(Beginning of Provided entries)

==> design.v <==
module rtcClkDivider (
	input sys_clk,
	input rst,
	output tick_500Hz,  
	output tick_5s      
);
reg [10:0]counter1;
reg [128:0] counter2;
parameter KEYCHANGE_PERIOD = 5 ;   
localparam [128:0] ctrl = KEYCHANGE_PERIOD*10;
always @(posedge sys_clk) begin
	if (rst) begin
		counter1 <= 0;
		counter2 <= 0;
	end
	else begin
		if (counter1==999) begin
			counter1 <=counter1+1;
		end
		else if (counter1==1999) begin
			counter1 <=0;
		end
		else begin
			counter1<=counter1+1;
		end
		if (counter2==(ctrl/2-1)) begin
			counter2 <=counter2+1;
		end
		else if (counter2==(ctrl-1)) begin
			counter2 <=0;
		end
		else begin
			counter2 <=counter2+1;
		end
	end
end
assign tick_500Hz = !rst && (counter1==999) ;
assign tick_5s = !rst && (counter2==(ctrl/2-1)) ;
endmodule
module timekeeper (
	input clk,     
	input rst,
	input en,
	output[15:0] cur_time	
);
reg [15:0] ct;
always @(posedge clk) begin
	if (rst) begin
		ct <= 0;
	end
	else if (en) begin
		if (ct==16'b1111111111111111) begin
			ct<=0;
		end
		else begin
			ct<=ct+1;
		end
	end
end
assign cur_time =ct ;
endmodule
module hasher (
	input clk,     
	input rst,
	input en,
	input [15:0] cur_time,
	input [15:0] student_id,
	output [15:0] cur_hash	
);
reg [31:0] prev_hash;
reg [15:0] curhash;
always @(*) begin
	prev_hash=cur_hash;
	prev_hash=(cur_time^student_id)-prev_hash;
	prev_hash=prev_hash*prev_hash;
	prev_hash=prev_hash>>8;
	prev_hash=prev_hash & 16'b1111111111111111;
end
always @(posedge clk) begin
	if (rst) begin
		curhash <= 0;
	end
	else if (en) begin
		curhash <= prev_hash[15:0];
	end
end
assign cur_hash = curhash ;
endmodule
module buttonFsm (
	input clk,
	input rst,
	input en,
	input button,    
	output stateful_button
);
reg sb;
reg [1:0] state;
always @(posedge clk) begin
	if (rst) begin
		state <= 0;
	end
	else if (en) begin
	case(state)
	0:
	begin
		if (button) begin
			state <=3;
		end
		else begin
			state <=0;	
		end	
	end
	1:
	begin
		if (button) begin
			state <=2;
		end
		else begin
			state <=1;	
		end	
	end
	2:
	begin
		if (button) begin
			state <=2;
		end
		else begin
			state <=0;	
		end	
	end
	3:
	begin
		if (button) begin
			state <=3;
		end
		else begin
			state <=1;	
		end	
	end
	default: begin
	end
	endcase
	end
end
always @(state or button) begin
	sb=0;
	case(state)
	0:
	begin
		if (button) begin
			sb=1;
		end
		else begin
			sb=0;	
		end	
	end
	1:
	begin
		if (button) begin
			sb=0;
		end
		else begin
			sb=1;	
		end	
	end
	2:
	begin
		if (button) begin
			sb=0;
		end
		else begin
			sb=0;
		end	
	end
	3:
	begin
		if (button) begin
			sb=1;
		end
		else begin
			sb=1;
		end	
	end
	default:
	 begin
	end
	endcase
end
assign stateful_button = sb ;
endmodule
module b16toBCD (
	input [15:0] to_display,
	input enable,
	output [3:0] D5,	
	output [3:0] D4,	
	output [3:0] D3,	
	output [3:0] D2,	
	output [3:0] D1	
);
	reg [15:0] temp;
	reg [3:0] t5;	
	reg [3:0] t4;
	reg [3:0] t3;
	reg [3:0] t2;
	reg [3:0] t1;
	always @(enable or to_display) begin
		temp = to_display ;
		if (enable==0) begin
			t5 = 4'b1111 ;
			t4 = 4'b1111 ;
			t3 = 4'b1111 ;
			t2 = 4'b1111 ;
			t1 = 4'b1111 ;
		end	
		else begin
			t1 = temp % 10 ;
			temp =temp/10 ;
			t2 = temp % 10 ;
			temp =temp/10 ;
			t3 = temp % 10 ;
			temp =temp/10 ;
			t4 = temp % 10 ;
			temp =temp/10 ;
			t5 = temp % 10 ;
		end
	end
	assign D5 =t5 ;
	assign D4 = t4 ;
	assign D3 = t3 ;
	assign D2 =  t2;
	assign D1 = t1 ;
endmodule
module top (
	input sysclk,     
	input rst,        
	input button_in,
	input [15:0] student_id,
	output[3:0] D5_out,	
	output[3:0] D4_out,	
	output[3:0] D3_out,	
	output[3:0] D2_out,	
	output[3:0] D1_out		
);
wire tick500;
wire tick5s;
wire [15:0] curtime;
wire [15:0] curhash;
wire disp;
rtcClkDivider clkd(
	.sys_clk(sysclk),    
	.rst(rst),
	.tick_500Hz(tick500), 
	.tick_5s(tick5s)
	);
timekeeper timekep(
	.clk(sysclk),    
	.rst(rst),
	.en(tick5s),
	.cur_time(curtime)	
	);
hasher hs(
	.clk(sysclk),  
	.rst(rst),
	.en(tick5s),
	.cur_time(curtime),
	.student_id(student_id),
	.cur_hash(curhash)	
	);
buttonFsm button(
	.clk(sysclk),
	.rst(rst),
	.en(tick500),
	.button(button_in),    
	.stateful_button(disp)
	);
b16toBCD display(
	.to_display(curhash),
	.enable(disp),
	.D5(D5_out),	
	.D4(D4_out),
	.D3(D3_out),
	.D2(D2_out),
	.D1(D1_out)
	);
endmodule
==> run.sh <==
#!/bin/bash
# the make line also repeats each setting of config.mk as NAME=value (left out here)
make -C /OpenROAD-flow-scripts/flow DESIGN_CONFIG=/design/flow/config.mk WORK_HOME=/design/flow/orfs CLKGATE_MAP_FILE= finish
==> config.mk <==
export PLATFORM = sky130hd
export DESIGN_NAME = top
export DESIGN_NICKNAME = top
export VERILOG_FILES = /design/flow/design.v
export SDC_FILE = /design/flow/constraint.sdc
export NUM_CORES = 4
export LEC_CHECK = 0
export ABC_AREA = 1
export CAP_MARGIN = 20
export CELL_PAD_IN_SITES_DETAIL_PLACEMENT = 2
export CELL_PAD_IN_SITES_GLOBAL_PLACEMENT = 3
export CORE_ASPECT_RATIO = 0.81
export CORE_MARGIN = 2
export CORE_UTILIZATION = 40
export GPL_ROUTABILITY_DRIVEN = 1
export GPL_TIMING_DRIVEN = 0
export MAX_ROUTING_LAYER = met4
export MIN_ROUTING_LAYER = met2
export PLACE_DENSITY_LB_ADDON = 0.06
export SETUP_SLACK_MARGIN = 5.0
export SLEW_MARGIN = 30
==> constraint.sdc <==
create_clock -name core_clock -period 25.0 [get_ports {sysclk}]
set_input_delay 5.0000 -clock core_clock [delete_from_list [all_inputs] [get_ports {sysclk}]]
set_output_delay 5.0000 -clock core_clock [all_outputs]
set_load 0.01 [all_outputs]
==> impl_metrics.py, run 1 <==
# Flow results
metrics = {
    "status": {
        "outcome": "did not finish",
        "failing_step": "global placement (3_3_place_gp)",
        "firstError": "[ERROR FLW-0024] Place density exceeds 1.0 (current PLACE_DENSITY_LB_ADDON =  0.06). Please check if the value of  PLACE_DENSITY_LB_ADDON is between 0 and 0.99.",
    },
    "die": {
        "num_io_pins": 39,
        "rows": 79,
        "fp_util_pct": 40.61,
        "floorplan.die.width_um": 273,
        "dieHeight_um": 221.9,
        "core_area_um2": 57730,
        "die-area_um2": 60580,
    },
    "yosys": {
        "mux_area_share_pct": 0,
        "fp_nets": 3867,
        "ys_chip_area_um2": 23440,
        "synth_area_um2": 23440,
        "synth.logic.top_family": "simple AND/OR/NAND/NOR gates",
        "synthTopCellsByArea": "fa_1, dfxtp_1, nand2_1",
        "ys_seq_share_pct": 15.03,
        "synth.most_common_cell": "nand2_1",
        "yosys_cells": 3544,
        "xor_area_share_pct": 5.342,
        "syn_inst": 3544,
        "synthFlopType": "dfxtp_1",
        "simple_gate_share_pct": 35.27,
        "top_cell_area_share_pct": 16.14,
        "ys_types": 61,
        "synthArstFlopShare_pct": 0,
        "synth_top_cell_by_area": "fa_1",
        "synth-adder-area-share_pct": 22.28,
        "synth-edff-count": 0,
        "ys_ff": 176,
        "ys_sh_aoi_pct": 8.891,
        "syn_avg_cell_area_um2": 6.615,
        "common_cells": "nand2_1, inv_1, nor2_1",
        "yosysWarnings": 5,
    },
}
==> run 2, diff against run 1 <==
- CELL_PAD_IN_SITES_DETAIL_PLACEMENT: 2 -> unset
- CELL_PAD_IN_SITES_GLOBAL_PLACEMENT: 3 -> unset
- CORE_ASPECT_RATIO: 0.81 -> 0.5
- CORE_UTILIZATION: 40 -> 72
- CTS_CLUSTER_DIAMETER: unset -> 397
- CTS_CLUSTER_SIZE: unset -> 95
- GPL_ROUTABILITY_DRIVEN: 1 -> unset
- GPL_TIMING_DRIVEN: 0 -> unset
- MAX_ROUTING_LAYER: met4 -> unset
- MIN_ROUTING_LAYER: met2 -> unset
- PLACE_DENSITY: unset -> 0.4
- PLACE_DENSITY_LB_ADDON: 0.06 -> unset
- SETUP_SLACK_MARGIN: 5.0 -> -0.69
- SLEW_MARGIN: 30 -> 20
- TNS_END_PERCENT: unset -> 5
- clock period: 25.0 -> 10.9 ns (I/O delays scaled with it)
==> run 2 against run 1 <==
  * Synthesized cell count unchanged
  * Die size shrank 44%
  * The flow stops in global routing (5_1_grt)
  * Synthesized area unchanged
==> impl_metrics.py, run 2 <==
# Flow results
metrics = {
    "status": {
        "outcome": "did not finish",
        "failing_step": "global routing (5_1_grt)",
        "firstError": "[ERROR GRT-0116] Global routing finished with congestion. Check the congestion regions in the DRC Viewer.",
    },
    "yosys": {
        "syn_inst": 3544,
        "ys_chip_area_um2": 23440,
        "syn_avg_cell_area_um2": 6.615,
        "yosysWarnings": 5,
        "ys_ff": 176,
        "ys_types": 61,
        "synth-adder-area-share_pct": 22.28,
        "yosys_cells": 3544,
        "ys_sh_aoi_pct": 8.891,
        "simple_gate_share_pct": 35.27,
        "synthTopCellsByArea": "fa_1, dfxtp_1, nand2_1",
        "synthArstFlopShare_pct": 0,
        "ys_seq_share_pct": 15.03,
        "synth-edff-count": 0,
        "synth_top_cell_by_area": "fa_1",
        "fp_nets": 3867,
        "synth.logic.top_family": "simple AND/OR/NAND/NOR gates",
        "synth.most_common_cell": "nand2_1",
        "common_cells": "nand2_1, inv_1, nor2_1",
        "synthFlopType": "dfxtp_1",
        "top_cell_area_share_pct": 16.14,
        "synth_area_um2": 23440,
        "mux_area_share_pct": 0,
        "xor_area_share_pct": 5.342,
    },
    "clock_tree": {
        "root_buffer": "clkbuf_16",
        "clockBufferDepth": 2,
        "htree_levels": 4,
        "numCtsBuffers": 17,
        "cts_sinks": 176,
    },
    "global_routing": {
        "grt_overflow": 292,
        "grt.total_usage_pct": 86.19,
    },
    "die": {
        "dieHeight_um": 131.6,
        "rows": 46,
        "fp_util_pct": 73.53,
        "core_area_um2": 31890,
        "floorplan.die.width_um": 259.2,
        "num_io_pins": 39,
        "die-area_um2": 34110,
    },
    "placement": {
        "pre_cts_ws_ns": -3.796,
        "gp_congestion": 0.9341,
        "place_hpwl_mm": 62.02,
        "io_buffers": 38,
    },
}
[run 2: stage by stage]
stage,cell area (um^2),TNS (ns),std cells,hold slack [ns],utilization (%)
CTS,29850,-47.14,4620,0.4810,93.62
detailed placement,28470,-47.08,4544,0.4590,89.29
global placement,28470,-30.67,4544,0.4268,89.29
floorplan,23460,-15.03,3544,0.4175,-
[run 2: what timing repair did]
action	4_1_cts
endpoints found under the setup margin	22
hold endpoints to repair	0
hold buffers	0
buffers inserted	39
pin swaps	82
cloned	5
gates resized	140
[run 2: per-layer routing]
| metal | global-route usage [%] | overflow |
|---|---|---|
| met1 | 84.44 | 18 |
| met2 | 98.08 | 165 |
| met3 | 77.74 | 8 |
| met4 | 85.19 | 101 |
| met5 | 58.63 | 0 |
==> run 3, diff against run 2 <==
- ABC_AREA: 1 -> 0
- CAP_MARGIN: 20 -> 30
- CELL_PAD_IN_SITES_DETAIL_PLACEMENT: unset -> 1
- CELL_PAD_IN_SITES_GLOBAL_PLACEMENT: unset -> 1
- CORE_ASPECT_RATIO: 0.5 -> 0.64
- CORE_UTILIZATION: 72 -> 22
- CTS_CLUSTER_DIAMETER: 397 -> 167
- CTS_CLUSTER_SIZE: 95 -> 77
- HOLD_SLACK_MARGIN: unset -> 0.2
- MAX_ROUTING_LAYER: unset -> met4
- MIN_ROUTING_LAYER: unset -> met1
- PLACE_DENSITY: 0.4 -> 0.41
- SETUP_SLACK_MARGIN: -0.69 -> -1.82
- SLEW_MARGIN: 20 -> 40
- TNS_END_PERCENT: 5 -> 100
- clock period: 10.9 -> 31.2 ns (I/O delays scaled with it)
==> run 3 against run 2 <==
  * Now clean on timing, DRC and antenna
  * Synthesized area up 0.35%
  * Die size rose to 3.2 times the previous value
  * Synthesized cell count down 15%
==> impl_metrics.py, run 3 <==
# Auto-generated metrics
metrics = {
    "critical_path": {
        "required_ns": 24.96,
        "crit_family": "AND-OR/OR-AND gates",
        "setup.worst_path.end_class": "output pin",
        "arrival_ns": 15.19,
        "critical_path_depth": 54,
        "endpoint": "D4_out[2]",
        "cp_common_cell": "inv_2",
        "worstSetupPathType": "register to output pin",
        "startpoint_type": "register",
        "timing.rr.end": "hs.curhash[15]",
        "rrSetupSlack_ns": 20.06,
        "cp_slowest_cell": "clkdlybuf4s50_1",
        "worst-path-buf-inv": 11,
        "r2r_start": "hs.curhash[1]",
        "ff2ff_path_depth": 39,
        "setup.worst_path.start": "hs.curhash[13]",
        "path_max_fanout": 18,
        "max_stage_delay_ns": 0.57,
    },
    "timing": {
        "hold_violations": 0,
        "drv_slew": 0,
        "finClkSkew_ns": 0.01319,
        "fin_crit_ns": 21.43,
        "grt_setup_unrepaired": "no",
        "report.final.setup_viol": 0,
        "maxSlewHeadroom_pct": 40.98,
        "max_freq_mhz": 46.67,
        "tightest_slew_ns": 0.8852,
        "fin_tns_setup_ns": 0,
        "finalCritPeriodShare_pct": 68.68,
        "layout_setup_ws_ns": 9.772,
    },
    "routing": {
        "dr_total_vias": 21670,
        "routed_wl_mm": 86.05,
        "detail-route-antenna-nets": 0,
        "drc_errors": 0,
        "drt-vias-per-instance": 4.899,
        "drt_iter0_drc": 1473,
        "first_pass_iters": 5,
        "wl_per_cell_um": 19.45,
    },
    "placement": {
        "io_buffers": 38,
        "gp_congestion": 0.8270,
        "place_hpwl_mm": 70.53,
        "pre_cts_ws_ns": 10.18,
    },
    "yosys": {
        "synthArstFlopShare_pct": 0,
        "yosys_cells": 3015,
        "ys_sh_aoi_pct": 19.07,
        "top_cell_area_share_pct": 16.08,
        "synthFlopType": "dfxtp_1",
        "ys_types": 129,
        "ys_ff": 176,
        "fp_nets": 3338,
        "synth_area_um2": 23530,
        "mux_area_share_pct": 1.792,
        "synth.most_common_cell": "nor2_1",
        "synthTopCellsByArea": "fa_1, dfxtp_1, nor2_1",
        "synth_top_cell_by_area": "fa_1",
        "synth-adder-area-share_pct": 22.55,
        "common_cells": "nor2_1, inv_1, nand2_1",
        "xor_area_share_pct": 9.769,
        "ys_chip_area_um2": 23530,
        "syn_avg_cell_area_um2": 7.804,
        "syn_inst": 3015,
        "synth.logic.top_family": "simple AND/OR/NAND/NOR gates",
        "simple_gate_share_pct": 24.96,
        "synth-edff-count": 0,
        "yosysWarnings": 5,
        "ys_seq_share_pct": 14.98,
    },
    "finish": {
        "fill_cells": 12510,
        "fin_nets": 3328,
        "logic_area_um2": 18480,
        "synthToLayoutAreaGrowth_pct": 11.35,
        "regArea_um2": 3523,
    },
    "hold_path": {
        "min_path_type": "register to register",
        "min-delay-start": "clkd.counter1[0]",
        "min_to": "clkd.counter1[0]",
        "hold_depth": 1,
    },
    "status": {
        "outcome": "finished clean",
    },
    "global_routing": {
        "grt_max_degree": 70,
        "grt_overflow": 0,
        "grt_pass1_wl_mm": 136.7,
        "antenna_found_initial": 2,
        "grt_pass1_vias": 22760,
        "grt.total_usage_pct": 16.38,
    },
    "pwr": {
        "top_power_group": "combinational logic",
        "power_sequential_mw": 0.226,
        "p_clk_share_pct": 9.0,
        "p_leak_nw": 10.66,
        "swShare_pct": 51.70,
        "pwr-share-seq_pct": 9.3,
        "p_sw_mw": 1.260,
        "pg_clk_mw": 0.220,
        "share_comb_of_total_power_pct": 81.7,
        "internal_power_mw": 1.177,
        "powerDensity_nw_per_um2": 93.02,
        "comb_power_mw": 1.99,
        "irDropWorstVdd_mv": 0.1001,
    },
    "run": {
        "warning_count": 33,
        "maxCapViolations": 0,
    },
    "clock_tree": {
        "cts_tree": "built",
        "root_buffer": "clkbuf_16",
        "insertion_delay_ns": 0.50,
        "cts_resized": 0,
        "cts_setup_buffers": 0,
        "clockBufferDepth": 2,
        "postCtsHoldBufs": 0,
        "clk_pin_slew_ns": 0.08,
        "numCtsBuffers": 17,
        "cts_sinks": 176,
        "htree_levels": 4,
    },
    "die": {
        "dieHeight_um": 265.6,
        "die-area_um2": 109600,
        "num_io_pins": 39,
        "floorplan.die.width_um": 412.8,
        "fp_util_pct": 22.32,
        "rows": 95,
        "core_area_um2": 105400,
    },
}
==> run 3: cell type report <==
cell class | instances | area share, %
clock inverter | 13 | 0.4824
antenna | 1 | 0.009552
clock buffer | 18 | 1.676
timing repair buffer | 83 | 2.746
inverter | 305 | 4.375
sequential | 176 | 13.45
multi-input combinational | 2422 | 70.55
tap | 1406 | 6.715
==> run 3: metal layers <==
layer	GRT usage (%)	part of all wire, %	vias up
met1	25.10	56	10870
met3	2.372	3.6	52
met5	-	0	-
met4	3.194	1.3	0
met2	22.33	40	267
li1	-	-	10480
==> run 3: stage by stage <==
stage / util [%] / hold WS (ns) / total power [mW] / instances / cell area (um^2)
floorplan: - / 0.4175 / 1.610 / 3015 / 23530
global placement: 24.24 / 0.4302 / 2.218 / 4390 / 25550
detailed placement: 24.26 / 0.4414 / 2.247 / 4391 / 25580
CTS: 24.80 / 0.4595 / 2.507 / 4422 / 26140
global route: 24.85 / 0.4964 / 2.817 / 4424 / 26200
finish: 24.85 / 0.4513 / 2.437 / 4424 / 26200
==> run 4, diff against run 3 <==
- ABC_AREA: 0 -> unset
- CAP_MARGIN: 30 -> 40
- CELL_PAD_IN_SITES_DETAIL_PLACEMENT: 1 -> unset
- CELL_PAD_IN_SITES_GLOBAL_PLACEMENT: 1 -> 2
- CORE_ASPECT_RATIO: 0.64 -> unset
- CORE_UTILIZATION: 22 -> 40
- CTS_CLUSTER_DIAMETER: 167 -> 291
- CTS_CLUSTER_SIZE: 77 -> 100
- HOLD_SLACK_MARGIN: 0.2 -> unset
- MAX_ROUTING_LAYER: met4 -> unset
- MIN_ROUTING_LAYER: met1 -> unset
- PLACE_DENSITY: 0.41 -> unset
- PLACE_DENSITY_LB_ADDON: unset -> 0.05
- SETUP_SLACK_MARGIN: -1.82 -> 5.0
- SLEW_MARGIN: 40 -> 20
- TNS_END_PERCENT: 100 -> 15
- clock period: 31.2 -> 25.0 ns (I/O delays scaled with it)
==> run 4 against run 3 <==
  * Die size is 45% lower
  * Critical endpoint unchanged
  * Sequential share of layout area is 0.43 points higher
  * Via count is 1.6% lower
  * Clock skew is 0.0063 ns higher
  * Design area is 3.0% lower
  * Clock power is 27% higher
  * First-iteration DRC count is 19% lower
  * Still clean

(End of Provided entries)
(Beginning of Provided entries)

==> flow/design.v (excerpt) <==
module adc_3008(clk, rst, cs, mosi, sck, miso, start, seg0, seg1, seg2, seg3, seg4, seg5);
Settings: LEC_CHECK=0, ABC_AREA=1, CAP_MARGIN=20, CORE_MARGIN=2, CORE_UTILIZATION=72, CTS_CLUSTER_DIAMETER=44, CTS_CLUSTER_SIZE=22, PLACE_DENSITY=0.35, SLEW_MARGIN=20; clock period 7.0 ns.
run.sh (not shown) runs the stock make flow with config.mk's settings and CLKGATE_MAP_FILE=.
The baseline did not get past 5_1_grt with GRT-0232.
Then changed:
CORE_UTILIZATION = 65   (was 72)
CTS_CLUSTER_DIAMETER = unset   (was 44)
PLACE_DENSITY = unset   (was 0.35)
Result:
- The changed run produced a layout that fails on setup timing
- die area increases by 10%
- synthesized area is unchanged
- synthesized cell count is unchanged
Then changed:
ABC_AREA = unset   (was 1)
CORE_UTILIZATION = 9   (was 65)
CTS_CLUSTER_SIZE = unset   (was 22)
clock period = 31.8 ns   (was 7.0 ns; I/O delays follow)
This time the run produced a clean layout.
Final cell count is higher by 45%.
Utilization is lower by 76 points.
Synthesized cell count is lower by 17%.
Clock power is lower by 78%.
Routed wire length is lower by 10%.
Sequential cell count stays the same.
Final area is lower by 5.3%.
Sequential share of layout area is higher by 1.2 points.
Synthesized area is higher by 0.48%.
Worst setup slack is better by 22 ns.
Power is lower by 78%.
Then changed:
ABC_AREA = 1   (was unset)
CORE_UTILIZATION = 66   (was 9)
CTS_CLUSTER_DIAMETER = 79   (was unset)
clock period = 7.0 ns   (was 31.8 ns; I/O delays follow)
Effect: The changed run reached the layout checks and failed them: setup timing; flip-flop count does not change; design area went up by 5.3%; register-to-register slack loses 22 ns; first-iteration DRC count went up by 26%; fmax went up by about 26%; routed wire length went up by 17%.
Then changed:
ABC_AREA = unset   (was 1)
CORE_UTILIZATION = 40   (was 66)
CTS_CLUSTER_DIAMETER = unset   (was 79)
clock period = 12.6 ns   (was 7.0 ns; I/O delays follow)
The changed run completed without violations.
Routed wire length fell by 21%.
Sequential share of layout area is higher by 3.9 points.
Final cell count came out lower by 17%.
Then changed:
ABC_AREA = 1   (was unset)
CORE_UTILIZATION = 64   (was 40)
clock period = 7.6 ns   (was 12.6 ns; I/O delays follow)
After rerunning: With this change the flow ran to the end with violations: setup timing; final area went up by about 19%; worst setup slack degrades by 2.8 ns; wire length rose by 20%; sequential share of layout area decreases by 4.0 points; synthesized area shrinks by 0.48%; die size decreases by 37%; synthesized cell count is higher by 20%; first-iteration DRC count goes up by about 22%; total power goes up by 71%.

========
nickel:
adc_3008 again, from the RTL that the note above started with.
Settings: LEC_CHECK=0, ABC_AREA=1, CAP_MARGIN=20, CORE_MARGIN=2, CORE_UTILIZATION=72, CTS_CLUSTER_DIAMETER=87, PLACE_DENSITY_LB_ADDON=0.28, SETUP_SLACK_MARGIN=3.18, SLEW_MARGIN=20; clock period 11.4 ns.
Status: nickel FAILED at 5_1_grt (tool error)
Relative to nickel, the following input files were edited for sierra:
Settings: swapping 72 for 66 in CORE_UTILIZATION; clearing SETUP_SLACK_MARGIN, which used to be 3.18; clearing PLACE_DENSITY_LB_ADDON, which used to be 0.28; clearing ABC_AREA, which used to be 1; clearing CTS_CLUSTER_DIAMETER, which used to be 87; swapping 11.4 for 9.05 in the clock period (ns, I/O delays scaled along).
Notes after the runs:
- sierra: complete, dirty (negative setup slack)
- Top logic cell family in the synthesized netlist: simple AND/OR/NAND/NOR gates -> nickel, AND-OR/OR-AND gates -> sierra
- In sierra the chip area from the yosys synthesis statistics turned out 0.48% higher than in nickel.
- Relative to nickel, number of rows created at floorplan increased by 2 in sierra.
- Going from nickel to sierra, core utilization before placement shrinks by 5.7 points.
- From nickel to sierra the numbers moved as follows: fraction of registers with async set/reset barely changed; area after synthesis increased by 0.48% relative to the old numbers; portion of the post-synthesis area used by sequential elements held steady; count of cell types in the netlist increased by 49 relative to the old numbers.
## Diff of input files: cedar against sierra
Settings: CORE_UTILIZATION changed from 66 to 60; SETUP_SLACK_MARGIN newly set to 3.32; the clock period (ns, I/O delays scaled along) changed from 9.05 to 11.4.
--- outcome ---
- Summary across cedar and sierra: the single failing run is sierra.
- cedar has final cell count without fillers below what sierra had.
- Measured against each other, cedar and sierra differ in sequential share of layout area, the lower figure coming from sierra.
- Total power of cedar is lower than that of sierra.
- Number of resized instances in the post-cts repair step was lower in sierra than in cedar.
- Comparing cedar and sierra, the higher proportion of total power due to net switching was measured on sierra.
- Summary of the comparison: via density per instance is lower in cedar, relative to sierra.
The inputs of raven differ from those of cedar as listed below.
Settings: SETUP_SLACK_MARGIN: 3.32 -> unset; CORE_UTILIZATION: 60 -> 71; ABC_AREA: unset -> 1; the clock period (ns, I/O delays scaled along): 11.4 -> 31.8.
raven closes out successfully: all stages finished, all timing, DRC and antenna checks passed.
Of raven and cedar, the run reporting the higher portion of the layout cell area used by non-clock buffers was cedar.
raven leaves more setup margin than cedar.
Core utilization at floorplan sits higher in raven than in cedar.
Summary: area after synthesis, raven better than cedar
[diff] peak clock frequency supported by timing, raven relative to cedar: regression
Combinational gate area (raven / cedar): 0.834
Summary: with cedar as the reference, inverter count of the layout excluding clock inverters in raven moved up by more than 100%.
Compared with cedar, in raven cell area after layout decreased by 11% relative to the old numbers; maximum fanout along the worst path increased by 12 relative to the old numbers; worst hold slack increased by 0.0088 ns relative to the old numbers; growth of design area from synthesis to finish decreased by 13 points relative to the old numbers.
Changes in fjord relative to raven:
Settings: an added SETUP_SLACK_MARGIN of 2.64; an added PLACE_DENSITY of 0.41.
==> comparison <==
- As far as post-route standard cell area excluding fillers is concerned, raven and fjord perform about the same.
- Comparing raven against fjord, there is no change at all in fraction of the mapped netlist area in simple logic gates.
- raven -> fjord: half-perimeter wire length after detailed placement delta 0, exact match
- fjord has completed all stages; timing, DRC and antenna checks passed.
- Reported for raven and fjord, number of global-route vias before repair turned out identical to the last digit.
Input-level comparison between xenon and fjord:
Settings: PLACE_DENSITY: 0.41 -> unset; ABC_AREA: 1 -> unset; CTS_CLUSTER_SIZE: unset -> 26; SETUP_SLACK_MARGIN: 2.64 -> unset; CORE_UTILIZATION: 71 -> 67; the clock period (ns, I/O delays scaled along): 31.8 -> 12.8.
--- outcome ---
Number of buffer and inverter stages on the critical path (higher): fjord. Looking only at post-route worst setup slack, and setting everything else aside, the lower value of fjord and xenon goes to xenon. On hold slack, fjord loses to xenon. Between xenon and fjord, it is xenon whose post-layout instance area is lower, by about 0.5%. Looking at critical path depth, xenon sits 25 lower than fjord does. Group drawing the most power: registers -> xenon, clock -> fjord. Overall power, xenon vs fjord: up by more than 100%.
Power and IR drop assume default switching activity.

(End of Provided entries)

_The problem_
Above are the records; from them, give again exactly the lines from the one containing "- CORE_ASPECT_RATIO: 0.5 -> 0.64" to the one containing "area up 0.35%", both lines included, and nothing more.

_Exercise output_
- CORE_ASPECT_RATIO: 0.5 -> 0.64
- CORE_UTILIZATION: 72 -> 22
- CTS_CLUSTER_DIAMETER: 397 -> 167
- CTS_CLUSTER_SIZE: 95 -> 77
- HOLD_SLACK_MARGIN: unset -> 0.2
- MAX_ROUTING_LAYER: unset -> met4
- MIN_ROUTING_LAYER: unset -> met1
- PLACE_DENSITY: 0.4 -> 0.41
- SETUP_SLACK_MARGIN: -0.69 -> -1.82
- SLEW_MARGIN: 20 -> 40
- TNS_END_PERCENT: 5 -> 100
- clock period: 10.9 -> 31.2 ns (I/O delays scaled with it)
==> run 3 against run 2 <==
  * Now clean on timing, DRC and antenna
  * Synthesized area up 0.35%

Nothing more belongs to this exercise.